Бальтазар пошел назад в Керепес. Вышед на дорогу, он увидал маленькую повозку, из которой кто-то махал ему белым платком. Он подошел поближе и узнал Винченцо Сбиокка, знаменитого скрипача, которого очень уважал за его прекрасную выразительную игру и у которого два года брал уроки.

– Я очень рад, – воскликнул Сбиокка, выскочив из повозки, – что встретился с вами, любезнейший г. Бальтазар, дорогой друг и ученик мой; а то пришлось бы уехать, не простившись с вами.

– Как, г. Сбиокка, – спросил изумленный Бальтазар, – вы оставляете Керепес, где вас все так любят и уважают?

– И где все перебесились, – возразил Сбиокка, вспыхнув от внутренней досады. – Да, г. Бальтазар, я оставляю Керепес, очень похожий на большой дом сумасшедших.
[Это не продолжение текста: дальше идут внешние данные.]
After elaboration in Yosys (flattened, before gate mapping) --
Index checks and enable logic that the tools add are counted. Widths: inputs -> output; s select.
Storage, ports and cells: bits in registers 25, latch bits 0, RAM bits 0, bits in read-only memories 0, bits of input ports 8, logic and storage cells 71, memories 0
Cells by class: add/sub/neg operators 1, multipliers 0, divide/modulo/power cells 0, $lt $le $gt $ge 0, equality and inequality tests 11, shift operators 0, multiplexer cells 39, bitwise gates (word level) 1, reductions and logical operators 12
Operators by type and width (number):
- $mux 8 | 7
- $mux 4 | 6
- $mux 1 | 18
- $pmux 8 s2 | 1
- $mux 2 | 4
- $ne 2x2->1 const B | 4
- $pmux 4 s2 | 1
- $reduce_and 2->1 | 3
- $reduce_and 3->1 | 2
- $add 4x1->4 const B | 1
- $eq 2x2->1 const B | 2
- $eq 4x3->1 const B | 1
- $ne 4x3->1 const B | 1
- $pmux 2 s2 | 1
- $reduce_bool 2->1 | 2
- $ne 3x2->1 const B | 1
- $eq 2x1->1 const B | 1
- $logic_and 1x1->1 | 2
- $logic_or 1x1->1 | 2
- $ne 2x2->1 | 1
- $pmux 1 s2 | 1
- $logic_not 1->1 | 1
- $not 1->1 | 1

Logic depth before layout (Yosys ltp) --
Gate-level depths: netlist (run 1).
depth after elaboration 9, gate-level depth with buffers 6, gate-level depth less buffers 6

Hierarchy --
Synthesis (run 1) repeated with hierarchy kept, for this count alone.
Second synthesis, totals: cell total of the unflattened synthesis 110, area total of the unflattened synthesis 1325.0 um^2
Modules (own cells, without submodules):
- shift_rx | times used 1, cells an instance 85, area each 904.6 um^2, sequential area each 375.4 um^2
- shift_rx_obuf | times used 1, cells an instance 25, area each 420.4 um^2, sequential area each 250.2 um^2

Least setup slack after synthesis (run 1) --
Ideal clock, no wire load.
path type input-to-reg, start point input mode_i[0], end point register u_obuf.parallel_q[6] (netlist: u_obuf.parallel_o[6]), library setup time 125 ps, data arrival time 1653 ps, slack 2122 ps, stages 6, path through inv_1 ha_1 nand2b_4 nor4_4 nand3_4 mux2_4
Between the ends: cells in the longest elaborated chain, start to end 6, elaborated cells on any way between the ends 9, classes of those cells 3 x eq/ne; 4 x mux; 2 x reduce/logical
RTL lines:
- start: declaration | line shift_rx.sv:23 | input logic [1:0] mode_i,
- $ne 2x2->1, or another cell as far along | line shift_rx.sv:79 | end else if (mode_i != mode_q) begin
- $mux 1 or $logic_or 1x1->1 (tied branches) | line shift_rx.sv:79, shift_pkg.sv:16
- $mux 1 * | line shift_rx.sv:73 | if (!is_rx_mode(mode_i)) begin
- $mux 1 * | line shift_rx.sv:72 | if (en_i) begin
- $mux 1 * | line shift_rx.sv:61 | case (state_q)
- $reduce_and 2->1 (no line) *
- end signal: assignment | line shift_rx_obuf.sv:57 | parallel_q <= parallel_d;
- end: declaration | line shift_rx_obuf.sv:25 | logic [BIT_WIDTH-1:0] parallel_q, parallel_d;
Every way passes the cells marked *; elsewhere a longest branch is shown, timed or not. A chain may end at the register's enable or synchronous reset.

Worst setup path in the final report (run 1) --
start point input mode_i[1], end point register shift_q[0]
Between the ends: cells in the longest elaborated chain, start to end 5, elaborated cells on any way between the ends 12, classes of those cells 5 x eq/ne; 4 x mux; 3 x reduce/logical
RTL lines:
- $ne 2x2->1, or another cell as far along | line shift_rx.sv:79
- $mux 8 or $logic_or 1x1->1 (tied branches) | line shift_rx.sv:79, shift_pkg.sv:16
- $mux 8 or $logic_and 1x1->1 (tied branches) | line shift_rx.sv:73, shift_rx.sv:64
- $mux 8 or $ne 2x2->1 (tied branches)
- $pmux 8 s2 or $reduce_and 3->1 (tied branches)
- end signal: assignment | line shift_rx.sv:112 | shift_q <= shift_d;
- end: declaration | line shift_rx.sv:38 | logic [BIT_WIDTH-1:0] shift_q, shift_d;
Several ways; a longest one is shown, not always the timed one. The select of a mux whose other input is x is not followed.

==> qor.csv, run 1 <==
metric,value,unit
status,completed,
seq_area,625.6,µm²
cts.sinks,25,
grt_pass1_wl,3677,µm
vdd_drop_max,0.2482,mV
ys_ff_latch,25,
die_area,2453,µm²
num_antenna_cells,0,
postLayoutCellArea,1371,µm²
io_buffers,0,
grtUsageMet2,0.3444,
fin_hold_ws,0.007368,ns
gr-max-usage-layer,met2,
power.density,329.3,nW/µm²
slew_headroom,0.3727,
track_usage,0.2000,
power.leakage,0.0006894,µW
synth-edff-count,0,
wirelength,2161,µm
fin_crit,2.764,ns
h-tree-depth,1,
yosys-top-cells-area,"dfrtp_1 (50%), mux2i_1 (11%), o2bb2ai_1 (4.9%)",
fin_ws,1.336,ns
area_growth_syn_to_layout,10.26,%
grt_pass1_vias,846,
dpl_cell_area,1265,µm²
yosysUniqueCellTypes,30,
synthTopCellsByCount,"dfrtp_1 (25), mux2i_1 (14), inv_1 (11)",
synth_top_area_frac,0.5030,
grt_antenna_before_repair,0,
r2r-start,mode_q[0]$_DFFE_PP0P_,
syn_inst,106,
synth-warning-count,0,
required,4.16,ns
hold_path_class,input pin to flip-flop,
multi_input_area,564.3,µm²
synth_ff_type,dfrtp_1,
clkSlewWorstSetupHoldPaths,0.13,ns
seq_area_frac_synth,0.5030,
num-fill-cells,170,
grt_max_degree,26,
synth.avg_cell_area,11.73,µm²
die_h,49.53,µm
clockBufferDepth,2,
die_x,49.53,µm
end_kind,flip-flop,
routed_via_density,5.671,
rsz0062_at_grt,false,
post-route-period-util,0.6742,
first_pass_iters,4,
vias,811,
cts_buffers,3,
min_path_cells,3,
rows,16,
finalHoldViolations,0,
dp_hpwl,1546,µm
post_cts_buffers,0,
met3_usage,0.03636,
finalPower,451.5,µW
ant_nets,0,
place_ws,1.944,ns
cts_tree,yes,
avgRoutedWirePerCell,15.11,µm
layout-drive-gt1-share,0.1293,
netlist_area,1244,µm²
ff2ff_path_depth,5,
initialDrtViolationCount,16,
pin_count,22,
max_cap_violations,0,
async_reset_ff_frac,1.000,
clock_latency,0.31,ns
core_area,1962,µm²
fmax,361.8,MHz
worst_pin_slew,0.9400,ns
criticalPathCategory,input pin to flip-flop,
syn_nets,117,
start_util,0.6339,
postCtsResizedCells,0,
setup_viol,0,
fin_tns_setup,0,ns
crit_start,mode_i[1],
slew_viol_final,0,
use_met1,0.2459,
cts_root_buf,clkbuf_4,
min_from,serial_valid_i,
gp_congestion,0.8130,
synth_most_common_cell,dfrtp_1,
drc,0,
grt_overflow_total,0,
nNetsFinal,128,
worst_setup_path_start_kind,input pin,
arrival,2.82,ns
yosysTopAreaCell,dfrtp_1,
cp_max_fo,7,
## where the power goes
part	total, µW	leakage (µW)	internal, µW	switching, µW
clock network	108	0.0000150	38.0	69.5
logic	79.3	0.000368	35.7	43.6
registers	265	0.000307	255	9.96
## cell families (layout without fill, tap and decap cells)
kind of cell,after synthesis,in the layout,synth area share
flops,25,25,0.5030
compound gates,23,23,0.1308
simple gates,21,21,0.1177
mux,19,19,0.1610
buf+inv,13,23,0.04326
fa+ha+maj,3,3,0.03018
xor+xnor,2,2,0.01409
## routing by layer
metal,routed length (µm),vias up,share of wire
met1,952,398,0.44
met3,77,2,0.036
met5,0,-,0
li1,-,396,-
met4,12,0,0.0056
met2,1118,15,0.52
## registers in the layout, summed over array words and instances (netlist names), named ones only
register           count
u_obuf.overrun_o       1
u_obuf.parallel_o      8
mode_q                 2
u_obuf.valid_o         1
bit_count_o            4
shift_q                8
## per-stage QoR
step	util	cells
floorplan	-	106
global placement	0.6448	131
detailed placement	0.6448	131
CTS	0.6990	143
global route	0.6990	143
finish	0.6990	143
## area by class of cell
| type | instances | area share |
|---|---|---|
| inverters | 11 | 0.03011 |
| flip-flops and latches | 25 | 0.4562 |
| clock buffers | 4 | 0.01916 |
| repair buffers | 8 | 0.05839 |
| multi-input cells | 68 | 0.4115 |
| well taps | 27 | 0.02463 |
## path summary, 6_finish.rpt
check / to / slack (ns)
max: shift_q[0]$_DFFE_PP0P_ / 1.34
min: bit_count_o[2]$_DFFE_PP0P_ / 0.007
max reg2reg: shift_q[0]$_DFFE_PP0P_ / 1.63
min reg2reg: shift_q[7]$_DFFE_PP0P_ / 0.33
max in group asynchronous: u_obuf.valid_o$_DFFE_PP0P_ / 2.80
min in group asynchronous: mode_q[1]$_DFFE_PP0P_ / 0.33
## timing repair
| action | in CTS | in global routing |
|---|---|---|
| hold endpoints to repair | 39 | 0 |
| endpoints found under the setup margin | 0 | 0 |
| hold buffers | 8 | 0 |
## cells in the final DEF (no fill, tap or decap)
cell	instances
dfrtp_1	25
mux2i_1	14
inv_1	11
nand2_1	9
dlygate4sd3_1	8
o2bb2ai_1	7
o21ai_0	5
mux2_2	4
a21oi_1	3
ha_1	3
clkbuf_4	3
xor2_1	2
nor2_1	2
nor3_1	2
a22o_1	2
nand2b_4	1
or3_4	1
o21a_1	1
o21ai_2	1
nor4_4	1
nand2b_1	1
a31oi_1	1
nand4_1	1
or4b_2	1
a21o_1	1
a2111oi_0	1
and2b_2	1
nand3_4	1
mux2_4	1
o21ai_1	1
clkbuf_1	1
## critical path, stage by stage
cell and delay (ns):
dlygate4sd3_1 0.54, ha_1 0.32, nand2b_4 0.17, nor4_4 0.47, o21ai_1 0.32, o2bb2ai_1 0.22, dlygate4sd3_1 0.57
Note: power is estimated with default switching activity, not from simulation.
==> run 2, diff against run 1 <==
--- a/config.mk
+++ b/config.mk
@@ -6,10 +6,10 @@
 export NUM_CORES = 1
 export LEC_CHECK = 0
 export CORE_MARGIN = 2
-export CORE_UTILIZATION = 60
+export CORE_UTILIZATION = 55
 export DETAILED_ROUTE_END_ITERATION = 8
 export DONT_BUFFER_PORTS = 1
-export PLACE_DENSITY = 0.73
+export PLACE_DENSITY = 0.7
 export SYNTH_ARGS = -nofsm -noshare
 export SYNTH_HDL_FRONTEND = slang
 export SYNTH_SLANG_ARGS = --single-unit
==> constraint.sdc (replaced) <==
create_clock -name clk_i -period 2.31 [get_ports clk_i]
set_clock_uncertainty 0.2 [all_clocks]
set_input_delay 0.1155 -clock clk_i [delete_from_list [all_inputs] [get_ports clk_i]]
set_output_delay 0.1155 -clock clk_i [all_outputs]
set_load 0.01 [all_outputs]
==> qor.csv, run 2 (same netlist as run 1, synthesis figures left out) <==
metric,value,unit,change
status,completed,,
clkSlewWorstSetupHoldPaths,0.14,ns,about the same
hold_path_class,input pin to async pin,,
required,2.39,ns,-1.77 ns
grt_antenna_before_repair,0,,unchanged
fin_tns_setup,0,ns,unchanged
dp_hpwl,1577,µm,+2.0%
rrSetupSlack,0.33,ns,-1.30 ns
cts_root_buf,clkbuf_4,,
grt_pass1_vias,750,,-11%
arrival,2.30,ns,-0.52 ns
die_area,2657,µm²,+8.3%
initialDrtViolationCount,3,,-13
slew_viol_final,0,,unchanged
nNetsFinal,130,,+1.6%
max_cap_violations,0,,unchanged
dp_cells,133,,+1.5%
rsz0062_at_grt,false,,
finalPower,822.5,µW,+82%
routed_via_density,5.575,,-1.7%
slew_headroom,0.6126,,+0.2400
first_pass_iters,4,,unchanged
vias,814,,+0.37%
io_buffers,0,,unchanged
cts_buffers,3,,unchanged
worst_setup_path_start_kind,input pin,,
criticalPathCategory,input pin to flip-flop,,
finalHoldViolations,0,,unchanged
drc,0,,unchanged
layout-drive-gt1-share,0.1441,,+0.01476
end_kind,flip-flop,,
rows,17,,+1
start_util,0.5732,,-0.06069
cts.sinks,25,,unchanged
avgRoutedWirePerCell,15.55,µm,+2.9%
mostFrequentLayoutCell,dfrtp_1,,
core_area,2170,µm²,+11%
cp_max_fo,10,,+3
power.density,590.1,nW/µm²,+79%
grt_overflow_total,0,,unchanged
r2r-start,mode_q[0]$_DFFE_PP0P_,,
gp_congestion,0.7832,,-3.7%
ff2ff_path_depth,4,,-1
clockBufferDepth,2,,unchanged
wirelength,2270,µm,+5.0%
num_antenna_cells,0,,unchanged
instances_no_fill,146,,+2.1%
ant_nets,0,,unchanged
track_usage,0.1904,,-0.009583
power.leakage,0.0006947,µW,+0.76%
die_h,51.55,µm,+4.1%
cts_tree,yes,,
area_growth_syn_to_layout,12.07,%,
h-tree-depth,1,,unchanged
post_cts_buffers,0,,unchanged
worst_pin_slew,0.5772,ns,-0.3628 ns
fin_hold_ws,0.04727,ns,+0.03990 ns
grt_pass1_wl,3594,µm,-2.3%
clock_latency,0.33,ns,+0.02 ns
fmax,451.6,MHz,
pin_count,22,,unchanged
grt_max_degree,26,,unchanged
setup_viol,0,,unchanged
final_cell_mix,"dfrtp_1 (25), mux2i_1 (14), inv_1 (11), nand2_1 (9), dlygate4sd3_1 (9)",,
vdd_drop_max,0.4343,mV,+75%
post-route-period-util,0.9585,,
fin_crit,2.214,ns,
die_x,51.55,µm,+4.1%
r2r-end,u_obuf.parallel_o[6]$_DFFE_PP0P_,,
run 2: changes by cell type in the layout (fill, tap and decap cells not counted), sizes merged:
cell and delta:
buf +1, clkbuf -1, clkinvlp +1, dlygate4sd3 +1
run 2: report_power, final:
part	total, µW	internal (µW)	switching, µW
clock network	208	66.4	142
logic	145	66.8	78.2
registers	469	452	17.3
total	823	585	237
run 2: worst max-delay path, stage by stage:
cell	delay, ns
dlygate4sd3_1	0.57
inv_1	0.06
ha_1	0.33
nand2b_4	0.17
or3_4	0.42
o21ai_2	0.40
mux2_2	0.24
Вчера вы были за городом и потому не могли быть в моем концерте, а то, верно, защитили бы меня от беснующейся толпы.

– Да скажите, ради Бога, что такое случилось?
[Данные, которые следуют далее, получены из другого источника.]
[src/rtl/wr_recovery_ctrl_pkg.sv]
`default_nettype none
// ============================================================================
// Module      : wr_recovery_ctrl_pkg
// Description : Shared types for the write-path recovery controller.
// Revision    : 1.0 - initial release
// ============================================================================
package wr_recovery_ctrl_pkg;

    typedef enum logic [2:0] {
        IDLE    = 3'd0,
        ISOLATE = 3'd1,
        RESET   = 3'd2,
        FLUSH   = 3'd3,
        RELEASE = 3'd4
    } recovery_state_e;

    typedef enum logic [1:0] {
        CAUSE_NONE      = 2'd0,
        CAUSE_TIMEOUT   = 2'd1,
        CAUSE_RESET_REQ = 2'd2,
        CAUSE_SW        = 2'd3
    } recovery_cause_e;

    // Fixed priority: timeout over reset request over software request.
    function automatic recovery_cause_e f_cause(
        input logic timeout,
        input logic reset_req,
        input logic sw
    );
        if (timeout) begin
            return CAUSE_TIMEOUT;
        end
        if (reset_req) begin
            return CAUSE_RESET_REQ;
        end
        if (sw) begin
            return CAUSE_SW;
        end
        return CAUSE_NONE;
    endfunction

endpackage : wr_recovery_ctrl_pkg
`default_nettype wire

[src/rtl/wr_recovery_ctrl_if.sv]
`default_nettype none
// ============================================================================
// Module      : wr_recovery_ctrl_if
// Description : Trigger, W-channel observation and gating/status bundle.
// Revision    : 1.0 - initial release
// ============================================================================
interface wr_recovery_ctrl_if #(
    parameter int unsigned CNT_WIDTH = 8
);
    logic                 timeout_i;
    logic                 reset_req_i;
    logic                 sw_reset_i;
    logic                 clr_i;
    logic                 w_valid_i;
    logic                 w_ready_i;
    logic                 w_last_i;
    logic                 block_aw_o;
    logic                 block_w_o;
    logic                 slv_rst_no;
    logic                 txn_clear_o;
    logic                 busy_o;
    logic                 done_o;
    logic [1:0]           cause_o;
    logic                 overrun_o;
    logic [CNT_WIDTH-1:0] recovery_cnt_o;

    modport master (
        output timeout_i, reset_req_i, sw_reset_i, clr_i,
        output w_valid_i, w_ready_i, w_last_i,
        input  block_aw_o, block_w_o, slv_rst_no, txn_clear_o,
        input  busy_o, done_o, cause_o, overrun_o, recovery_cnt_o
    );

    modport slave (
        input  timeout_i, reset_req_i, sw_reset_i, clr_i,
        input  w_valid_i, w_ready_i, w_last_i,
        output block_aw_o, block_w_o, slv_rst_no, txn_clear_o,
        output busy_o, done_o, cause_o, overrun_o, recovery_cnt_o
    );

endinterface : wr_recovery_ctrl_if
`default_nettype wire

[src/rtl/wr_recovery_ctrl.sv]
`default_nettype none
// ============================================================================
// Module      : wr_recovery_ctrl
// Description : Isolates, resets and flushes the write path after a fault.
//               WR_RECOVERY_DRAIN_EN lets an open W burst close in ISOLATE.
// Revision    : 1.0 - initial release
// ============================================================================
module wr_recovery_ctrl
    import wr_recovery_ctrl_pkg::*;
#(
    parameter int unsigned RESET_CYCLES = 16,
    parameter int unsigned DRAIN_CYCLES = 64,
    parameter int unsigned CNT_WIDTH    = 8
) (
    input  wire logic          clk_i,
    input  wire logic          rst_ni,
    wr_recovery_ctrl_if.slave  bus
);

    localparam int unsigned c_TMR_MAX = (RESET_CYCLES > DRAIN_CYCLES) ? RESET_CYCLES : DRAIN_CYCLES;
    localparam int unsigned c_TMR_W   = $clog2(c_TMR_MAX + 1);

    localparam logic [c_TMR_W-1:0]   c_RESET_LOAD = c_TMR_W'(RESET_CYCLES - 1);
    localparam logic [c_TMR_W-1:0]   c_TMR_ONE    = c_TMR_W'(1);
    localparam logic [CNT_WIDTH-1:0] c_CNT_MAX    = '1;
    localparam logic [CNT_WIDTH-1:0] c_CNT_ONE    = CNT_WIDTH'(1);

    recovery_state_e        r_state;
    logic [c_TMR_W-1:0]     r_tmr;
    logic                   r_block_aw;
    logic                   r_block_w;
    logic                   r_slv_rst_n;
    logic                   r_txn_clear;
    logic                   r_busy;
    logic                   r_done;
    recovery_cause_e        r_cause;
    logic                   r_overrun;
    logic [CNT_WIDTH-1:0]   r_recovery_cnt;

    logic                   w_trigger;
    recovery_cause_e        w_cause;
    logic                   w_isolate_done;
    logic                   w_isolate_block_w;

    assign w_trigger = bus.timeout_i | bus.reset_req_i | bus.sw_reset_i;
    assign w_cause   = f_cause(bus.timeout_i, bus.reset_req_i, bus.sw_reset_i);

`ifdef WR_RECOVERY_DRAIN_EN
    localparam logic [c_TMR_W-1:0] c_DRAIN_LOAD = c_TMR_W'(DRAIN_CYCLES - 1);

    logic r_burst_open;

    // Tracks the W channel in every state so ISOLATE knows whether a burst is in flight.
    always_ff @(posedge clk_i) begin
        if (!rst_ni) begin
            r_burst_open <= 1'b0;
        end else if (bus.w_valid_i && bus.w_ready_i) begin
            r_burst_open <= !bus.w_last_i;
        end
    end

    assign w_isolate_done    = !r_burst_open || (r_tmr == '0);
    assign w_isolate_block_w = 1'b0;
`else
    localparam logic [c_TMR_W-1:0] c_DRAIN_LOAD = '0;

    logic w_unused_w_chan;
    assign w_unused_w_chan   = &{1'b0, bus.w_valid_i, bus.w_ready_i, bus.w_last_i};
    assign w_isolate_done    = 1'b1;
    assign w_isolate_block_w = 1'b1;
`endif

    always_ff @(posedge clk_i) begin
        if (!rst_ni) begin
            r_state        <= IDLE;
            r_tmr          <= '0;
            r_block_aw     <= 1'b0;
            r_block_w      <= 1'b0;
            r_slv_rst_n    <= 1'b1;
            r_txn_clear    <= 1'b0;
            r_busy         <= 1'b0;
            r_done         <= 1'b0;
            r_cause        <= CAUSE_NONE;
            r_overrun      <= 1'b0;
            r_recovery_cnt <= '0;
        end else begin
            r_txn_clear <= 1'b0;
            r_done      <= 1'b0;

            // A trigger while busy beats a simultaneous clear.
            if (bus.clr_i) begin
                r_overrun <= 1'b0;
            end
            if (w_trigger && (r_state != IDLE)) begin
                r_overrun <= 1'b1;
            end

            unique case (r_state)
                IDLE: begin
                    if (w_trigger) begin
                        r_state    <= ISOLATE;
                        r_cause    <= w_cause;
                        r_busy     <= 1'b1;
                        r_block_aw <= 1'b1;
                        r_block_w  <= w_isolate_block_w;
                        r_tmr      <= c_DRAIN_LOAD;
                    end else if (bus.clr_i) begin
                        r_cause <= CAUSE_NONE;
                    end
                end
                ISOLATE: begin
                    if (w_isolate_done) begin
                        r_state     <= RESET;
                        r_block_w   <= 1'b1;
                        r_slv_rst_n <= 1'b0;
                        r_tmr       <= c_RESET_LOAD;
                    end else begin
                        r_tmr <= r_tmr - c_TMR_ONE;
                    end
                end
                RESET: begin
                    if (r_tmr == '0) begin
                        r_state     <= FLUSH;
                        r_slv_rst_n <= 1'b1;
                        r_txn_clear <= 1'b1;
                    end else begin
                        r_tmr <= r_tmr - c_TMR_ONE;
                    end
                end
                FLUSH: begin
                    r_state <= RELEASE;
                    r_done  <= 1'b1;
                    if (r_recovery_cnt != c_CNT_MAX) begin
                        r_recovery_cnt <= r_recovery_cnt + c_CNT_ONE;
                    end
                end
                RELEASE: begin
                    r_state    <= IDLE;
                    r_busy     <= 1'b0;
                    r_block_aw <= 1'b0;
                    r_block_w  <= 1'b0;
                end
                default: begin
                    r_state <= IDLE;
                end
            endcase
        end
    end

    assign bus.block_aw_o     = r_block_aw;
    assign bus.block_w_o      = r_block_w;
    assign bus.slv_rst_no     = r_slv_rst_n;
    assign bus.txn_clear_o    = r_txn_clear;
    assign bus.busy_o         = r_busy;
    assign bus.done_o         = r_done;
    assign bus.cause_o        = r_cause;
    assign bus.overrun_o      = r_overrun;
    assign bus.recovery_cnt_o = r_recovery_cnt;

endmodule : wr_recovery_ctrl
`default_nettype wire

[src/flat_wrapper.sv]
// flat-port wrapper written by rule: the top's interface ports become plain ports
module wr_recovery_ctrl_flat import wr_recovery_ctrl_pkg::*;
#(
    parameter int unsigned RESET_CYCLES = 16,
    parameter int unsigned DRAIN_CYCLES = 64,
    parameter int unsigned CNT_WIDTH    = 8
)
  (clk_i, rst_ni, bus_timeout_i, bus_reset_req_i, bus_sw_reset_i, bus_clr_i, bus_w_valid_i, bus_w_ready_i, bus_w_last_i, bus_block_aw_o, bus_block_w_o, bus_slv_rst_no, bus_txn_clear_o, bus_busy_o, bus_done_o, bus_cause_o, bus_overrun_o, bus_recovery_cnt_o);
  wr_recovery_ctrl_if #(.CNT_WIDTH(CNT_WIDTH)) bus_i ();
  input  wire logic clk_i;
  input  wire logic rst_ni;
  input wire logic [$bits(bus_i.timeout_i)-1:0] bus_timeout_i;
  input wire logic [$bits(bus_i.reset_req_i)-1:0] bus_reset_req_i;
  input wire logic [$bits(bus_i.sw_reset_i)-1:0] bus_sw_reset_i;
  input wire logic [$bits(bus_i.clr_i)-1:0] bus_clr_i;
  input wire logic [$bits(bus_i.w_valid_i)-1:0] bus_w_valid_i;
  input wire logic [$bits(bus_i.w_ready_i)-1:0] bus_w_ready_i;
  input wire logic [$bits(bus_i.w_last_i)-1:0] bus_w_last_i;
  output wire logic [$bits(bus_i.block_aw_o)-1:0] bus_block_aw_o;
  output wire logic [$bits(bus_i.block_w_o)-1:0] bus_block_w_o;
  output wire logic [$bits(bus_i.slv_rst_no)-1:0] bus_slv_rst_no;
  output wire logic [$bits(bus_i.txn_clear_o)-1:0] bus_txn_clear_o;
  output wire logic [$bits(bus_i.busy_o)-1:0] bus_busy_o;
  output wire logic [$bits(bus_i.done_o)-1:0] bus_done_o;
  output wire logic [$bits(bus_i.cause_o)-1:0] bus_cause_o;
  output wire logic [$bits(bus_i.overrun_o)-1:0] bus_overrun_o;
  output wire logic [$bits(bus_i.recovery_cnt_o)-1:0] bus_recovery_cnt_o;
  assign bus_i.timeout_i = bus_timeout_i;
  assign bus_i.reset_req_i = bus_reset_req_i;
  assign bus_i.sw_reset_i = bus_sw_reset_i;
  assign bus_i.clr_i = bus_clr_i;
  assign bus_i.w_valid_i = bus_w_valid_i;
  assign bus_i.w_ready_i = bus_w_ready_i;
  assign bus_i.w_last_i = bus_w_last_i;
  assign bus_block_aw_o = bus_i.block_aw_o;
  assign bus_block_w_o = bus_i.block_w_o;
  assign bus_slv_rst_no = bus_i.slv_rst_no;
  assign bus_txn_clear_o = bus_i.txn_clear_o;
  assign bus_busy_o = bus_i.busy_o;
  assign bus_done_o = bus_i.done_o;
  assign bus_cause_o = bus_i.cause_o;
  assign bus_overrun_o = bus_i.overrun_o;
  assign bus_recovery_cnt_o = bus_i.recovery_cnt_o;
  wr_recovery_ctrl #(.RESET_CYCLES(RESET_CYCLES), .DRAIN_CYCLES(DRAIN_CYCLES), .CNT_WIDTH(CNT_WIDTH)) u_core (.clk_i(clk_i), .rst_ni(rst_ni), .bus(bus_i));
endmodule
– Я играю труднейший концерт Виотти, концерт, который составляет мою радость, мою славу! Вы слыхали его и всегда приходили в восторг. Могу сказать, что вчера я был в необыкновенном духе, то есть anima, в необыкновенном расположении, то есть spirito alato[8]. Ни один скрипач в мире, даже сам Виотти, не сыграл бы так, как я в этот раз. Когда я кончил, зала застонала от рукоплесканий и кликов восторга. Взяв скрипку под мышку, выступал я вперед, чтоб отблагодарить – но что же увидал, услышал! Не обращая на меня ни малейшего внимания, всё теснится к одному углу залы и ревет: «Bravo, bravissimo, божественный Циннобер – что за игра – какое выражение, какое искусство!» Я врываюсь в толпу, в средине стоит уродливый карлик и сипит отвратительным голосом: «Благодарю, благодарю – я играл как мог – я, конечно, первый скрипач во всей Европе, во всем мире». – «Чёрт возьми! – воскликнул я. – Да кто ж после этого играл: я или этот червяк?» Карлик продолжал благодарить слушателей – я вышел из себя, бросился на него и хотел взять полную аппликатуру, но меня удержали, занесли какую-то чушь о зависти, недоброжелательстве. Между тем кто-то закричал: «И какое сочинение – божественный Циннобер – дивный компонист!» – «Да, Боже мой! – восклицал я еще громче. – Неужели все сошли с ума? Концерт – Виотти, а играл его я – я, известный скрипач Винченцо Сбиокка!» Но тут заговорили об итальянском бешенстве, то есть rabbia, об ужасных случаях, схватили меня, вывели в другую комнату и начали обращаться, как с больным, с беснующимся. Не прошло и четверги часа, как вбегает синьора Брагацци и падает в обморок, с ней случилось то же, что и со мною. Только что она кончила свою арию, как вся зала огласилась громогласными: «Bravo, bravissimo, Циннобер – нет в целом мире такой певицы, как Циннобер» – и он снова сипел свое проклятое: «Благодарю, благодарю». Синьора лежит теперь в горячке и едва ли встанет, а я спасаюсь бегством от безумного народа. Прощайте, любезнейший г. Бальтазар! Если увидите синьорино Циннобер, то скажите ему, пожалуйста, чтоб он не встречался со мной ни в одном концерте, а то я ухвачу его за паутинные ножки и пропущу сквозь F контрабаса – там он может хоть целую жизнь разыгрывать концерты и распевать арии. Прощайте, г. Бальтазар, да пожалуйста, не оставляйте скрипки.